|Santo Niño de Pandacan|
Believed to be more than 400 years old, the image of the Sto. Niño of Pandacan is carved out of dark wood. This wood is strikingly similar to the dark Mexican wood of the images of the Black Nazarene of Quiapo and the Black Madonna of Antipolo suggesting that like the latter two images, the Sto. Niño de Pandacan was brought to the Philippines by the Spaniards via galleon trade from Acapulco, Mexico to Manila, Philippines.
In the early 1600, the miraculous black image of Sto Niño was found by little children playing in the field near a carabao wallow surrounded by Pandan plants. The place was then called Pandanan which means "pandan plantation". The Spaniards mispronounced the name thus changing it to Pandacan The spot is near the present Sto. Niño shrine at the right side of the Parish Church.
Since Pandacan at that time was still part of the parish of Sampaloc, the elders of Pandacan had the image enshrined at Sampaloc Church. After some time, however, the image inexplicably disappeared from Sampaloc only to be found in the same place where it had been first seen in Pandacan. When it was brought back to Sampaloc church, it disappeared the second time only to be found on the very same spot where it was originally discovered.

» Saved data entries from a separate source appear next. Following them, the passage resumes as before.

==> ./design.v <==
`timescale 1ns/1ns
module EX(input RegDst, ALUSrc, input [2:0] ALUOp, input [1:0] forwardA, forwardB, 
            input [31:0] Data1, Data2, preData, prePreData, immediate, input [4:0] Rt, Rd, 
                output [31:0] ALUOut, MemWriteData, output [4:0] RegDest);
    wire [31:0] newData1, newData2, aluSecOp;
    mux3sel32bit muxA(Data1, prePreData, preData, forwardA, newData1);
    mux3sel32bit muxB(Data2, prePreData, preData, forwardB, newData2);
    mux32bit aluSrcMux(newData2, immediate, ALUSrc, aluSecOp);
    mux5bit RegDstMux(Rt, Rd, RegDst, RegDest);
    alu ALUComponent(newData1, aluSecOp, ALUOp, ALUOut);
    assign MemWriteData = newData2;
endmodule
`timescale 1ns/1ns
module alu(input [31:0] in1, in2, input [2:0] aluOpp, output reg [31:0] out);
    reg [31:0] twoscomp;
    always @(in1, in2, aluOpp) begin
        out = 32'b0;
        if(aluOpp == 3'b0) out = in1 + in2;
        else if(aluOpp == 3'b001) begin
            twoscomp = ~in2 + 32'b00000000000000000000000000000001;
            out = in1 + twoscomp;
        end
        else if(aluOpp == 3'b010) out = in1 & in2;
        else if(aluOpp == 3'b011) out = in1 | in2;
        else if(aluOpp == 3'b100) begin
            if (in1[31] == in2[31]) begin
                if(in1 < in2) out = 32'b00000000000000000000000000000001;
                else out = 32'b0;
            end
            else if(in1[31] == 1) out = 32'b00000000000000000000000000000001;
            else out = 32'b0;
        end
    end
endmodule
`timescale 1ns/1ns
module mux32bit(input [31:0] in0, in1, input s, output reg [31:0] out);
    always @(in0, in1, s) begin
        out = 0;
        if(s) out = in1;
        else out = in0;
    end
endmodule
`timescale 1ns/1ns
module mux3sel32bit(input [31:0] in0, in1, in2, input [1:0] s, output reg [31:0] out);
    always @(in0, in1, in2, s) begin
        out = 32'b0;
        case(s)
            2'b0: out = in0;
            2'b01: out = in1;
            2'b10: out = in2;
            default: out = 32'b0;
        endcase
    end
endmodule
`timescale 1ns/1ns
module mux5bit(input [4:0] in0, in1, input s, output reg [4:0] out);
    always @(in0, in1, s) begin
        out = 0;
        if(s) out = in1;
        else out = in0;
    end
endmodule
==> ./run.sh <==
#!/bin/bash
# OpenROAD 26Q1-2900-gdf79404cd8, Yosys 0.63+post, stock flow scripts
make -C /OpenROAD-flow-scripts/flow DESIGN_CONFIG=/design/flow/config.mk WORK_HOME=/design/flow/orfs finish
==> ./config.mk <==
export PLATFORM = sky130hd
export DESIGN_NAME = EX
export DESIGN_NICKNAME = EX
export VERILOG_FILES = /design/flow/design.v
export SDC_FILE = /design/flow/constraint.sdc
export NUM_CORES = 4
export LEC_CHECK = 1
export CORE_UTILIZATION = 40
==> ./constraint.sdc <==
current_design EX

set clk_period 31.4
set clk_io_pct 0.2

create_clock -name clk0 -period $clk_period

set non_clock_inputs [all_inputs -no_clocks]
set_input_delay [expr $clk_period * $clk_io_pct] -clock clk0 $non_clock_inputs
set_output_delay [expr $clk_period * $clk_io_pct] -clock clk0 [all_outputs]
==> results_dict.tcl <==
# yosys + openroad results
set metrics [dict create \
    synth.distinct_cells 73 \
    hold_depth 4 \
    cellPowerDensity_nw_per_um2 21.9 \
    firstDrtPassIters 5 \
    period_used_pct 56.5 \
    ys_area_sq_um 6830 \
    cap_violations 0 \
    critPathBufInv 6 \
    hold_viol 0 \
    drt_iter0_markers 724 \
    finalSetupViolCount 0 \
    remaining_drc_errors 0 \
    dr_total_vias 8196 \
    endpoint_kind "output port" \
    log.warning_count 95 \
    chipArea_sq_um 17600 \
    rsz0062_at_grt "no" \
    cts_setup_buffers 0 \
    die_w_um 133 \
    yosysWarnings 4 \
    port_buffers 248 \
    wl_per_cell_um 17.9 \
    status "finished, final reports clean" \
    wl_um 25800 \
    syn_avg_cell_area_sq_um 6.66 \
    dp_hpwl_um 19900 \
    die.size.y_um 133 \
    grt_max_degree 38 \
    path_max_fanout 33 \
    flop-count 0 \
    rows 47 \
    floorplanUtilization_pct 41.0 \
    grt_usage_pct 29.1 \
    seq_area_sq_um 0 \
    vdd_drop_max_mv 0.00832 \
    synth_seq_share_pct 0 \
    slew_headroom_pct 43.9 \
    hold_class "in -> out" \
    n_antenna_cell 0 \
    grt_pass1_wl_um 41300 \
    drive_gt1_share_pct 4.44 \
    cp_num_cells 19 \
    mappedNetlistArea_sq_um 6830 \
    n_clock_buffer 0 \
    arrival_ns 11.45 \
    crit_slowest_cell "clkdlybuf4s50_1" \
    min_period_ns 17.73 \
    cpLargestDelayFamily "buffers and inverters" \
    viasPerCell 5.70 \
    grt_overflow 0 \
    fmax_ghz 0.0564 \
    drv_slew 0 \
    p_leak_nw 4.24 \
    cts-hold-fix-buffers 0 \
    syn_to_final_growth_pct 37.8 \
    critPathRequiredTime_ns 25.12 \
    synthCells 1026 \
    antenna_left 0 \
    crit_type "in -> out" \
    critPathLaunchType "primary input" \
    critical-path-max-stage-delay_ns 0.54 \
    ys_cells 1026 \
    utilization_pct 56.6 \
    grt_pass1_vias 7903 \
    worstMarginPinSlew_ns 0.834 \
    nFillCells 1654 \
    core_sq_um 16600 \
    ctsResizeCount 0 \
    globalplace.congestion 0.987 \
    fin_setup_tns_ns 0 \
    io_pins 248 \
    crit_path_cell_trace "clkdlybuf4s50_1 > buf_4 > nor2b_4 > buf_4 > nand2_1 > o21ai_0 > mux2i_1 > inv_1 > ha_1 > inv_1 > fa_1 > nand2b_1 > a21oi_1 > a31oi_1 > o21ai_0 > a31oi_1 > or3_1 > o311ai_1 > clkdlybuf4s50_1" \
    antenna_found_initial 0 \
]
[cells in the final DEF (no fill, tap or decap), types with 6 or more instances in the layout]
cell type,count
nand3_1,15
a211oi_1,13
o211ai_1,8
o21ai_0,83
a21o_1,15
o21a_1,33
inv_1,99
o31ai_1,10
a221o_1,9
nor3_1,18
mux2_2,6
ha_1,96
nor2_1,64
nor2b_1,16
buf_4,16
o21bai_1,6
o221ai_1,12
o22ai_1,12
nand2b_1,11
a21oi_1,74
mux2i_1,106
nand2_1,116
clkdlybuf4s50_1,244
a221oi_1,15
a31oi_1,12
[through the flow]
stage          instance area [sq um]  setup slack [ns]  hold WS [ns]  power (mW)  instances
2_1_floorplan                   6830             15.67         12.62       0.124       1026
3_3_place_gp                    9410             13.86         13.54       0.204       1437
3_5_place_dp                    9410             13.71         13.54       0.203       1437
4_1_cts                         9410             13.70         13.54       0.205       1437
5_1_grt                         9410             13.43         13.58       0.227       1437
6_report                        9410             13.67         13.54       0.206       1437
[final timing paths]
kind	from	end
setup / recovery	forwardB[1]	ALUOut[28]
hold / removal	ALUOp[0]	ALUOut[6]
[cell type report]
class	count	area, sq um	share of cell area, %
inverters	101	379	4.03
well taps	220	275	2.92
multi-input cells	852	6180	65.6
repair buffers	264	2580	27.4
[power breakdown]
group          total [mW]  switching [mW]  internal [mW]
clock network           0               0              0
logic               0.206           0.110         0.0963
registers               0               0              0
[kinds of logic after synthesis]
family                     after synthesis  share of synthesized area [%]
muxes                                  112                           16.5
AOI/OAI and AO/OA                      358                           36.1
and+or+nand+nor                        278                           18.6
xor gates and xnor gates                 6                          0.770
adders and majority gates               98                           18.2
buffers and inverters                  174                           9.82
[cells in the mapped netlist (all sizes together), types with 4 or more instances]
cell type,count,area share (%)
ha,96,18
nand2,116,6.4
nand2b,11,1.0
buf,16,1.1
and2,5,0.46
a31oi,13,1.3
nor3,19,1.4
mux2,6,0.99
o31ai,11,1.3
a22oi,4,0.44
a221o,9,1.3
o21bai,6,0.66
or2,5,0.46
xnor2,5,0.64
a221oi,17,2.5
a21oi,75,5.6
o211ai,8,0.88
o21ai,86,6.3
clkbuf,57,3.2
o221ai,12,1.5
a211oi,16,2.0
o22ai,12,1.1
o41ai,6,1.0
nor2b,19,1.7
nor4,5,0.55
inv,101,5.6
nand3,15,1.1
o221a,4,0.66
or3,5,0.46
o21a,33,3.6
a2111oi,4,0.60
mux2i,106,16
nor2,64,3.5
o31a,4,0.51
a21o,15,1.6
[metal layers]
| layer | share of wire, % | GRT usage [%] | vias to the layer above |
|---|---|---|---|
| li1 | - | - | 4090 |
| met1 | 47 | 41.8 | 3762 |
| met2 | 46 | 48.6 | 322 |
| met3 | 6.0 | 2.46 | 22 |
| met4 | 1.4 | 3.90 | 0 |
| met5 | 0 | 0 | - |
[tightest hold or removal path, delay by kind of cell]
kind	cells	cell delay [ns]
buf+inv	2	0.66
compound gates	2	0.29
No activity file was given, so power comes from the tool's default toggle rates.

Believing that the miraculous image wanted a home in Pandacan, the elders of the barrio, together with the Franciscan Priests of Sampaloc, decided to build a Visita to enshrine the image. The Visita was constructed on the very spot where the Holy image was found.
The Miraculous Spring
The story about the well came about, when the first visita was being constructed. In the exact location they’ve discovered a living spring to which the well of Sto. Niño de Pandacan was created. Indeed the water is miraculous; that in May 9, 1837 a woman with the name Dña Josefa Andrade was miraculously healed from her sickness after taking a bath from the water from the well.

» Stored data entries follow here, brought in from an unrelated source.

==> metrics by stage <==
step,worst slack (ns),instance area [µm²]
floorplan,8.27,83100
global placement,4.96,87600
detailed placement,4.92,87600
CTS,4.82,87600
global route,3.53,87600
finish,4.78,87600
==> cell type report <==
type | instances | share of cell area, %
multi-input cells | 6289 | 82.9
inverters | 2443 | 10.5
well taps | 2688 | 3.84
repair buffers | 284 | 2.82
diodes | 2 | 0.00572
`config.mk`:
```
export PLATFORM = sky130hd
export DESIGN_NAME = constant
export DESIGN_NICKNAME = constant
export VERILOG_FILES = /design/flow/design.v
export SDC_FILE = /design/flow/constraint.sdc
export NUM_CORES = 4
export LEC_CHECK = 1
export CORE_UTILIZATION = 40
```
`constraint.sdc`:
```
current_design constant

set clk_period 5.8
set clk_io_pct 0.2

create_clock -name clk0 -period $clk_period [get_ports {clk}]

set non_clock_inputs [all_inputs -no_clocks]
set_input_delay [expr $clk_period * $clk_io_pct] -clock clk0 $non_clock_inputs
set_output_delay [expr $clk_period * $clk_io_pct] -clock clk0 [all_outputs]
```
`design.v`:
```
module constant(output logic a2, a3, a4, a5,
                input logic clk, n_rst);
parameter OFFSET = 0;
int i = 0;
parameter CONST_LENGTH = 512;
logic [511:0] buffer_a2 = 511'b11011000010000100000111100101101001010101101011010000001000011001011000110100100101011011111001111100100010000110000010101101110111011010101110100111001100001001000110010001111010011011110001011001110101001001011110010011000111000011101101110111011101000011010001001110000000000011010101010010001101011011001000001101011100011110010111101010101011000011100100011110111010111110010110100010000000011111010101100110001110011101001011101010110011011001100101000101111001101111001010100110111100011111101010100000111;
logic [511:0] buffer_a3 = 511'b00001011100000100000000001100000000110010001110001001100000100000000101000000111101110010010100000100000010010110110111100111100010010001100100000011001010000000001101100011000001000100100010010001010110001101010001010101001101000000111100100010101001101001000001010010111100000010001011000000100110000000010000010010001011101100001001100010011111000001010000000010100000010010101001001000000000000111010100001000101000000010100110011000000011100000000010111100001000100100000100100100001010111010111000010000000;
logic [511:0] buffer_a4 = 511'b00000000010001000000010000010010110100000010000000101100010000111000000110100000000000000010100001101000010000001001000001000001000001000000000001011001000000000110001000001010100010000001000010001111000010000101001010011000010000000000010000100100000000010000000000001011001111100111010000011000001100000010111010001010100010000000000100000000000000000000101111000001000000100011001000010001000111000100001010000010000110000000000010000000011000100000000111000001001000100000011111110000010000010000000000101010;
logic [511:0] buffer_a5 = 511'b10001000100000110000001011000010100000001000010000100000001000010100100000000110000000100000100001000000100000000000001000000001101001000000011000100000001000001100001100010000011100100100100010000000000000000000000010000100001001010000000000000000000100100000000000001000000000000000101010110000001001001100000000011100000001000000001010100001000010011100000001000100001010000000010100000000001010000000001100100011001001010000000000000000001011000100000000100001000110000001000100000000000000100010000000000001;
assign a2 = buffer_a2[i];
assign a3 = buffer_a3[i];
assign a4 = buffer_a4[i];
assign a5 = buffer_a5[i];
always_ff @(posedge clk, negedge n_rst) begin
    if (~n_rst)
        i <= OFFSET;
    else
        i <= (i + 1) % 512;
end
endmodule
```
`run.sh`:
```
#!/bin/bash
# OpenROAD 26Q1-2900-gdf79404cd8, Yosys 0.63+post, stock flow scripts
make -C /OpenROAD-flow-scripts/flow DESIGN_CONFIG=/design/flow/config.mk WORK_HOME=/design/flow/orfs finish
```
==> run_summary.xml <==
<?xml version="1.0" encoding="UTF-8"?>
<metrics>
  <group name="status">
    <metric name="outcome" unit="">completed</metric>
  </group>
  <group name="logic_synthesis">
    <metric name="netlist_top_cells_area" unit="">sky130_fd_sc_hd__dfrtp_1, sky130_fd_sc_hd__a21oi_1, sky130_fd_sc_hd__o21ai_0</metric>
    <metric name="syn_area" unit="µm²">3500</metric>
    <metric name="postSynthAreaPerCell" unit="µm²">6.65</metric>
    <metric name="netlist-cell-type-count" unit="">78</metric>
    <metric name="yosys_most_used_dff" unit="">sky130_fd_sc_hd__dfrtp_1</metric>
    <metric name="yosys.area.top_type_share" unit="">0.0714</metric>
    <metric name="edf_count" unit="">0</metric>
    <metric name="asyncSetResetFlopFracSynth" unit="">1.00</metric>
    <metric name="synthesis.yosys.warnings" unit="">3</metric>
    <metric name="synthDominantAreaCellType" unit="">sky130_fd_sc_hd__dfrtp_1</metric>
    <metric name="synth_chip_area" unit="µm²">3500</metric>
    <metric name="synth-seq-cells" unit="">10</metric>
    <metric name="netlist_instances" unit="">527</metric>
    <metric name="synth.yosys.num_cells" unit="">527</metric>
    <metric name="synth-seq-area-share" unit="">0.0714</metric>
  </group>
  <group name="worst_setup_path">
    <metric name="max_stage_delay" unit="ps">800</metric>
    <metric name="critical-path-slowest-cell" unit="">sky130_fd_sc_hd__dfrtp_2</metric>
    <metric name="arrival" unit="ps">3760</metric>
    <metric name="crit_path_cell_trace" unit="">buf_12 &gt; nor2b_1 &gt; nor2_1 &gt; a2111oi_0 &gt; a211oi_1 &gt; a311o_1 &gt; a32o_1 &gt; clkdlybuf4s50_1</metric>
    <metric name="worst-path-buf-inv" unit="">2</metric>
    <metric name="startpoint_type" unit="">flip-flop</metric>
    <metric name="timing.critical_path.max_delay_family" unit="">AND-OR/OR-AND gates</metric>
    <metric name="crit_path_drt" unit="ps">4640</metric>
    <metric name="critPathMaxFanout" unit="">52</metric>
    <metric name="critPathKind" unit="">flip-flop to output pin</metric>
    <metric name="setup.worst_path.end_class" unit="">output pin</metric>
  </group>
  <group name="drt">
    <metric name="drt_iter0_markers" unit="">888</metric>
    <metric name="residual_drc_count" unit="">0</metric>
    <metric name="drtPass1Iterations" unit="">8</metric>
    <metric name="final_routed_wirelength_across_all_metal_layers" unit="µm">15700</metric>
    <metric name="antenna-diode-count" unit="">0</metric>
    <metric name="route.vias.total" unit="">4576</metric>
    <metric name="remaining_number_of_nets_flagged_by_the_antenna_check_after_routing" unit="">0</metric>
    <metric name="wl_per_cell" unit="µm">26.9</metric>
    <metric name="average_vias_per_placed_instance" unit="">7.82</metric>
  </group>
  <group name="cts">
    <metric name="clkSlewWorstSetupHoldPaths" unit="ps">50</metric>
    <metric name="post_cts_resized" unit="">0</metric>
    <metric name="cts.path.max_buffers" unit="">2</metric>
    <metric name="postCtsHoldBufs" unit="">0</metric>
    <metric name="root_buffer" unit="">sky130_fd_sc_hd__clkbuf_8</metric>
    <metric name="cts_post_setup_buffers_inserted" unit="">0</metric>
    <metric name="cts_tree" unit="">built</metric>
    <metric name="clkSinkCount" unit="">10</metric>
    <metric name="htreeDepth" unit="">1</metric>
    <metric name="clkLatencyLatePin" unit="ps">230</metric>
    <metric name="cts-buffers-inserted" unit="">3</metric>
  </group>
  <group name="floorplan">
    <metric name="floorplan.core_area" unit="µm²">8340</metric>
    <metric name="fp.dieArea" unit="µm²">9140</metric>
    <metric name="die_y" unit="µm">95.6</metric>
    <metric name="top_level_ports" unit="">6</metric>
    <metric name="floorplan.die.width" unit="µm">95.6</metric>
    <metric name="fp_util" unit="">0.420</metric>
    <metric name="fp-row-count" unit="">33</metric>
  </group>
  <group name="sta">
    <metric name="relSlewSlack" unit="">0.281</metric>
    <metric name="timing.final.setup_violations" unit="">0</metric>
    <metric name="finalHoldViolations" unit="">0</metric>
    <metric name="worst_hold_slack" unit="ps">741</metric>
    <metric name="timing.final.max_slew_violations" unit="">0</metric>
    <metric name="clock_skew" unit="ps">0.658</metric>
    <metric name="maxClockFrequency" unit="MHz">203</metric>
    <metric name="unrepaired_setup_endpoints_after_global_routing" unit="">false</metric>
    <metric name="tightest_slew" unit="ps">1080</metric>
    <metric name="finalWorstPathRequiredPeriod" unit="ps">4920</metric>
    <metric name="final_worst_path_period_share" unit="">0.849</metric>
    <metric name="setup_tns" unit="ps">0</metric>
  </group>
  <group name="cells_and_area">
    <metric name="fillerInstances" unit="">854</metric>
    <metric name="final_cells" unit="">585</metric>
    <metric name="registers.top_by_ff_count" unit="">i</metric>
    <metric name="final_design_area_no_fill" unit="µm²">3520</metric>
    <metric name="area_delta_synth_final" unit="%">0.464</metric>
    <metric name="largest_register_ffs" unit="">10</metric>
    <metric name="reg.largest.list" unit="">i x10</metric>
    <metric name="post_route_cells_drive_above_1_share" unit="">0.0792</metric>
    <metric name="finalCoreUtilization" unit="">0.422</metric>
    <metric name="comb_area" unit="µm²">2870</metric>
    <metric name="flop_area" unit="µm²">256</metric>
  </group>
  <group name="pwr">
    <metric name="power.leakage" unit="nW">1.14</metric>
    <metric name="power.switching_fraction" unit="">0.178</metric>
    <metric name="power.share.sequential" unit="">0.442</metric>
    <metric name="power_frac_clock" unit="">0.546</metric>
    <metric name="combPwrFrac" unit="">0.012</metric>
    <metric name="power.ir.vdd_worst" unit="mV">0.107</metric>
    <metric name="cellInternalPower" unit="mW">0.130</metric>
    <metric name="switching_power" unit="mW">0.0282</metric>
    <metric name="power.density_cell_area" unit="nW/µm²">45.0</metric>
  </group>
  <group name="place">
    <metric name="io_buffers" unit="">5</metric>
    <metric name="gpl.final_weighted_congestion" unit="">1.08</metric>
    <metric name="dp_hpwl" unit="µm">10300</metric>
    <metric name="post-place-cells" unit="">581</metric>
    <metric name="dpl_cell_area" unit="µm²">3460</metric>
  </group>
  <group name="global_route">
    <metric name="grt_antenna_before_repair" unit="">0</metric>
    <metric name="globalRoute.totalOverflow" unit="">0</metric>
    <metric name="wire_length_of_the_first_global_routing_pass" unit="µm">24600</metric>
    <metric name="maximum_number_of_pins_on_one_net_before_global_route_repair" unit="">61</metric>
    <metric name="first_global_vias" unit="">4106</metric>
    <metric name="gr_usage_total" unit="">0.366</metric>
  </group>
  <group name="run">
    <metric name="tool_warnings" unit="">26</metric>
    <metric name="max_cap_viol_count" unit="">0</metric>
  </group>
  <group name="worst_hold_path">
    <metric name="kind_of_path_behind_the_tightest_hold_check" unit="">flip-flop to flip-flop</metric>
  </group>
</metrics>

In 1896, the Spanish authorities learned that Pandacan was the meeting place of the revolutionaries. Pandacan was decreed to be ruled under the “Juez de Cuchillo,” meaning the town would be bombed. When the cannons were brought in Nagtahan and aimed at the church, a small child was seen on top of the cannon. The commander, dreadfully struck, suspended the almost certain annihilation of the parishioners.

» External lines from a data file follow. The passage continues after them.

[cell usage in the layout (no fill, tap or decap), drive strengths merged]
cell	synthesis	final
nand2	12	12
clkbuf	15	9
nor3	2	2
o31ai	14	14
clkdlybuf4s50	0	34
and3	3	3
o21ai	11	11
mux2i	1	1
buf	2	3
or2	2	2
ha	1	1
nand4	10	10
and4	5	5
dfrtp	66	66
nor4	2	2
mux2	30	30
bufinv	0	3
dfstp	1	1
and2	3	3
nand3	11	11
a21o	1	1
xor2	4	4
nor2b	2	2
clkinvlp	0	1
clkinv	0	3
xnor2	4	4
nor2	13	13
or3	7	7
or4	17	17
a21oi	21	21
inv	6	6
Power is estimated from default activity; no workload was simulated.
==> flow/run.sh <==
#!/bin/bash
# OpenROAD 26Q1-2900-gdf79404cd8, Yosys 0.63+post, stock flow scripts
make -C /OpenROAD-flow-scripts/flow DESIGN_CONFIG=/design/flow/config.mk WORK_HOME=/design/flow/orfs finish
==> flow/config.mk <==
export PLATFORM = sky130hd
export DESIGN_NAME = LampCtrl
export DESIGN_NICKNAME = LampCtrl
export VERILOG_FILES = /design/flow/design.v
export SDC_FILE = /design/flow/constraint.sdc
export NUM_CORES = 4
export LEC_CHECK = 1
export CORE_AREA = 10 10 101 101
export DIE_AREA = 0 0 111 111
==> flow/constraint.sdc <==
current_design LampCtrl

set clk_period 8.2
set clk_io_pct 0.2

create_clock -name clk0 -period $clk_period [get_ports {clk}]

set non_clock_inputs [all_inputs -no_clocks]
set_input_delay [expr $clk_period * $clk_io_pct] -clock clk0 $non_clock_inputs
set_output_delay [expr $clk_period * $clk_io_pct] -clock clk0 [all_outputs]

In 1911, Fr. Silvino Manalo placed the Santo Niño at the church tower’s window facing the maddening fire approaching Pandacan. The wind changed its course and Pandacan was saved from a great conflagration.
On December 18, 1941, the late parish priest Rev. Fr. Teodoro Francisco, fearing the possible explosion of Pandacan due to the oil tanks and depot ignited by the United States Army Forces in the Far East (USSAFE) before retreating to Bataan, tried to secure the image of Santo Niño but it could not be removed from its pedestal. The feared explosion did not happen and Pandacan was once again spared.
The Buling-Buling Festival
The cultural dance, Buling-Buling, comes from the Filipino word “buling-buli” which locally means well-polished or well-prepared signifying something or somebody well-groomed for an event or occasion. This is manifested in its colorful celebration with graceful and well-practiced dance movements and detailed indigenous costumes.
According to the narrative of historian Mendoza (1979), the street dance festival first began in 1800, decades after the establishment of the town’s parish church. In those days, only the ladies in Pandacan participated in the street dancing. Beautiful ladies are chosen for their ability to sing and dance well, as they will sing and dance along the streets accompanied by guitars or an orchestra. And while they do so on the way to the church, young men throw them coins, flowers, and confetti from the roadside. Everyone is joyous.”
When the Second World War broke out, lives changed including the Buling-Buling which ceased to be practiced by the people. It was only in the late 1970s when the Samahang Sining at Kalinangan ng Pandacan, founded by Ricardo B. Mendoza, initiated the revival of the colorful dance festival. Since then, it has been instituted as a kind of ritual by men and women who dance to the accompaniment of musical instruments such as guitars, bandurias, orchestra, and marching bands.
Pista ng Sunog
Many miracles and healing of the sick were received and witnessed by the faithful because of their fervent call to the Most Holy Child Jesus and the water from the well of the Holy Image. Devotion to the miraculous image of Sto. Niño de Pandacan grew and became so popular, captivating the heart of everyone. He in turn showered his devotees with graces and became its protector from peril.